§ TASK STATEMENT: Of the material below, the lines to be retyped are those from the line containing "register field positions" through the line containing "localparam int BIT_CMD_READ = 5;", inclusive; reproduce them exactly.

§ PROVIDED INFORMATION:
◆ ◆ ◆ ◆ ◆ ◆ ◆

--- config.mk ---
export PLATFORM = sky130hd
export DESIGN_NAME = hthc_regs
export DESIGN_NICKNAME = d
export VERILOG_FILES = /design/src/hdl/hthc_pkg.sv /design/src/hdl/hthc_regs.sv
export SDC_FILE = /design/constraint.sdc
export NUM_CORES = 1
export LEC_CHECK = 0
export BUFFER_PORTS_ARGS = -buffer_cell sky130_fd_sc_hd__buf_4
export CAP_MARGIN = 20
export CORE_MARGIN = 2
export CORE_UTILIZATION = 63
export CTS_BUF_LIST = sky130_fd_sc_hd__clkbuf_8
export CTS_CLUSTER_SIZE = 8
export DETAILED_ROUTE_END_ITERATION = 6
export HOLD_SLACK_MARGIN = 0.03
export PLACE_DENSITY_LB_ADDON = 0.3
export SYNTH_ARGS = -nofsm -noshare
export SYNTH_HDL_FRONTEND = slang
export SYNTH_SLANG_ARGS = --single-unit
--- constraint.sdc ---
create_clock -name mclk -period 3.6 [get_ports mclk]
set_input_delay 0.54 -clock mclk [delete_from_list [all_inputs] [get_ports mclk]]
set_output_delay 0.54 -clock mclk [all_outputs]
set_load 0.05 [all_outputs]
--- src/hdl/hthc_pkg.sv ---
package hthc_pkg;
    // Register offsets on the serial control port
    localparam logic [7:0] ADDR_HYBRID_TAP_EIGHT_COEFF = 8'h34;
    localparam logic [7:0] ADDR_RSVD_FIRST = 8'h35;
    localparam logic [7:0] ADDR_RSVD_LAST = 8'h3A;
    localparam logic [7:0] ADDR_CTRL = 8'h3B;
    // Control register field positions
    localparam int BIT_QUENCH_HIGH = 6;
    localparam int BIT_QUENCH_LOW = 4;
    localparam int BIT_RX_GAIN = 2;
    localparam int BIT_GUARD_EN = 1;
    // Serial frame: control byte, address byte, data byte
    localparam int BIT_CMD_READ = 5;
    localparam logic [4:0] CNT_CMD_LAST = 5'h07;
    localparam logic [4:0] CNT_ADDR_LAST = 5'h0F;
    localparam logic [4:0] CNT_DATA_LAST = 5'h17;
    localparam logic [4:0] CNT_FRAME_END = 5'h18;
    // Reset values
    localparam logic [7:0] RST_HYBRID_TAP_EIGHT_COEFF = 8'h00;
    localparam logic [3:0] RST_CTRL = 4'h0;
    localparam logic [7:0] RD_RESERVED = 8'h00;
    // On-hook release times
    localparam int MCLK_MHZ = 200;
    localparam int T_FAST_US = 500;
    localparam int T_MID_US = 3000;
    localparam int T_SLOW_US = 26000;
    // Fast time is strictly below its figure, so one cycle short
    localparam int FAST_CYC = T_FAST_US * MCLK_MHZ - 1;
    localparam int MID_CYC = T_MID_US * MCLK_MHZ;
    localparam int SLOW_CYC = T_SLOW_US * MCLK_MHZ;
    localparam int CNT_W = 23;

    typedef enum logic [2:0] {
        HK_ONHOOK = 3'b001,
        HK_OFFHOOK = 3'b010,
        HK_RELEASE = 3'b100
    } hthc_hook_t;

    typedef struct packed {
        logic [2:0] cs_s;
        logic [2:0] sclk_s;
        logic [2:0] sdi_s;
        logic cs_f;
        logic sclk_f;
        logic sdi_f;
        logic sclk_p;
        logic [4:0] bit_cnt;
        logic [7:0] shift;
        logic rd;
        logic [7:0] addr;
        logic [7:0] tx;
        logic sdo;
        logic [7:0] coeff;
        logic [3:0] ctrl;
        hthc_hook_t hk;
        logic [CNT_W-1:0] cnt;
        logic guard;
    } hthc_state_t;
endpackage : hthc_pkg

--- src/hdl/hthc_regs.sv ---
`timescale 1ns/100ps
module hthc_regs #(
    parameter int P_FAST_CYC = hthc_pkg::FAST_CYC,
    parameter int P_MID_CYC = hthc_pkg::MID_CYC,
    parameter int P_SLOW_CYC = hthc_pkg::SLOW_CYC
) (
    input wire logic mclk,
    input wire logic nrst,
    input wire logic spi_cs_n,
    input wire logic spi_sclk,
    input wire logic spi_sdi,
    output logic spi_sdo_o,
    output logic spi_sdo_oe,
    input wire logic offhook_control,
    input wire logic onhook_speed_sel_a,
    input wire logic onhook_speed_sel_b,
    input wire logic guard_companion_bit,
    output logic [7:0] hybrid_tap_eight_coeff,
    output logic hybrid_tap_eight_active,
    output logic quench_sel_high,
    output logic quench_sel_low,
    output logic rx_gain_step,
    output logic guarded_clear_enable,
    output logic loop_current_on,
    output logic guarded_clear_draw
);
    hthc_pkg::hthc_state_t q;
    hthc_pkg::hthc_state_t d;
    logic sclk_rise;
    logic sclk_fall;
    logic [7:0] byte_in;
    logic wr_done;
    logic [hthc_pkg::CNT_W-1:0] rel_cnt;

    function automatic logic [7:0] read_mux(input logic [7:0] a, input hthc_pkg::hthc_state_t s);
        logic [7:0] v;
        v = hthc_pkg::RD_RESERVED;
        if (a == hthc_pkg::ADDR_HYBRID_TAP_EIGHT_COEFF) begin
            v = s.coeff;
        end else if (a == hthc_pkg::ADDR_CTRL) begin
            // Reserved positions always read zero
            v[hthc_pkg::BIT_QUENCH_HIGH] = s.ctrl[3];
            v[hthc_pkg::BIT_QUENCH_LOW] = s.ctrl[2];
            v[hthc_pkg::BIT_RX_GAIN] = s.ctrl[1];
            v[hthc_pkg::BIT_GUARD_EN] = s.ctrl[0];
        end
        return v;
    endfunction : read_mux

    always_comb begin
        // Release time from quench and speed selects; illegal mixes fall back to fast
        if (onhook_speed_sel_a && q.ctrl[3] && q.ctrl[2]) begin
            rel_cnt = hthc_pkg::CNT_W'(P_SLOW_CYC - 1);
        end else if (!onhook_speed_sel_a && onhook_speed_sel_b && !q.ctrl[3] && !q.ctrl[2]) begin
            rel_cnt = hthc_pkg::CNT_W'(P_MID_CYC - 1);
        end else begin
            rel_cnt = hthc_pkg::CNT_W'(P_FAST_CYC - 1);
        end
    end

    always_comb begin
        d = q;
        wr_done = 1'b0;
        sclk_rise = q.sclk_f && !q.sclk_p;
        sclk_fall = !q.sclk_f && q.sclk_p;
        byte_in = {q.shift[6:0], q.sdi_f};
        // Three-stage synchronisers; a level counts once stages two and three agree
        d.cs_s = {q.cs_s[1:0], spi_cs_n};
        d.sclk_s = {q.sclk_s[1:0], spi_sclk};
        d.sdi_s = {q.sdi_s[1:0], spi_sdi};
        if (q.cs_s[1] == q.cs_s[2]) begin
            d.cs_f = q.cs_s[2];
        end
        if (q.sclk_s[1] == q.sclk_s[2]) begin
            d.sclk_f = q.sclk_s[2];
        end
        if (q.sdi_s[1] == q.sdi_s[2]) begin
            d.sdi_f = q.sdi_s[2];
        end
        d.sclk_p = q.sclk_f;
        // Serial frame
        if (q.cs_f) begin
            d.bit_cnt = 5'h00;
            d.rd = 1'b0;
            d.sdo = 1'b0;
        end else if (sclk_rise && q.bit_cnt != hthc_pkg::CNT_FRAME_END) begin
            d.shift = byte_in;
            d.bit_cnt = q.bit_cnt + 5'h01;
            if (q.bit_cnt == hthc_pkg::CNT_CMD_LAST) begin
                d.rd = byte_in[hthc_pkg::BIT_CMD_READ];
            end else if (q.bit_cnt == hthc_pkg::CNT_ADDR_LAST) begin
                d.addr = byte_in;
                d.tx = read_mux(byte_in, q);
            end else if (q.bit_cnt == hthc_pkg::CNT_DATA_LAST) begin
                wr_done = !q.rd;
            end
        end else if (sclk_fall && q.rd && q.bit_cnt > hthc_pkg::CNT_ADDR_LAST) begin
            d.sdo = q.tx[7];
            d.tx = {q.tx[6:0], 1'b0};
        end
        // Writes to reserved or unmapped numbers are dropped
        if (wr_done) begin
            if (q.addr == hthc_pkg::ADDR_HYBRID_TAP_EIGHT_COEFF) begin
                d.coeff = byte_in;
            end else if (q.addr == hthc_pkg::ADDR_CTRL) begin
                // Only defined bits are stored, so reserved ones cannot stick
                d.ctrl = {byte_in[hthc_pkg::BIT_QUENCH_HIGH], byte_in[hthc_pkg::BIT_QUENCH_LOW],
                    byte_in[hthc_pkg::BIT_RX_GAIN], byte_in[hthc_pkg::BIT_GUARD_EN]};
            end
        end
        // Hook release sequence
        unique case (q.hk)
            hthc_pkg::HK_ONHOOK: begin
                if (offhook_control) begin
                    d.hk = hthc_pkg::HK_OFFHOOK;
                end
            end
            hthc_pkg::HK_OFFHOOK: begin
                if (!offhook_control) begin
                    d.hk = hthc_pkg::HK_RELEASE;
                    d.cnt = rel_cnt;
                end
            end
            hthc_pkg::HK_RELEASE: begin
                if (offhook_control) begin
                    d.hk = hthc_pkg::HK_OFFHOOK;
                end else if (q.cnt == '0) begin
                    d.hk = hthc_pkg::HK_ONHOOK;
                end else begin
                    d.cnt = q.cnt - hthc_pkg::CNT_W'(1);
                end
            end
            default: begin
                d.hk = hthc_pkg::HK_ONHOOK;
            end
        endcase
        d.guard = (d.hk == hthc_pkg::HK_ONHOOK) && q.ctrl[0] && guard_companion_bit;
    end

    always_ff @(posedge mclk or negedge nrst) begin
        if (!nrst) begin
            q <= '0;
            q.cs_s <= 3'h7;
            q.cs_f <= 1'b1;
            q.coeff <= hthc_pkg::RST_HYBRID_TAP_EIGHT_COEFF;
            q.ctrl <= hthc_pkg::RST_CTRL;
            q.hk <= hthc_pkg::HK_ONHOOK;
        end else begin
            q <= d;
        end
    end

    assign spi_sdo_o = q.sdo;
    assign spi_sdo_oe = !q.cs_f;
    assign hybrid_tap_eight_coeff = q.coeff;
    assign hybrid_tap_eight_active = |q.coeff;
    assign quench_sel_high = q.ctrl[3];
    assign quench_sel_low = q.ctrl[2];
    assign rx_gain_step = q.ctrl[1];
    assign guarded_clear_enable = q.ctrl[0];
    assign loop_current_on = (q.hk != hthc_pkg::HK_ONHOOK);
    assign guarded_clear_draw = q.guard;
endmodule : hthc_regs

◆ ◆ ◆ ◆ ◆ ◆ ◆

§ COMPLETED EXERCISE:
    // Control register field positions
    localparam int BIT_QUENCH_HIGH = 6;
    localparam int BIT_QUENCH_LOW = 4;
    localparam int BIT_RX_GAIN = 2;
    localparam int BIT_GUARD_EN = 1;
    // Serial frame: control byte, address byte, data byte
    localparam int BIT_CMD_READ = 5;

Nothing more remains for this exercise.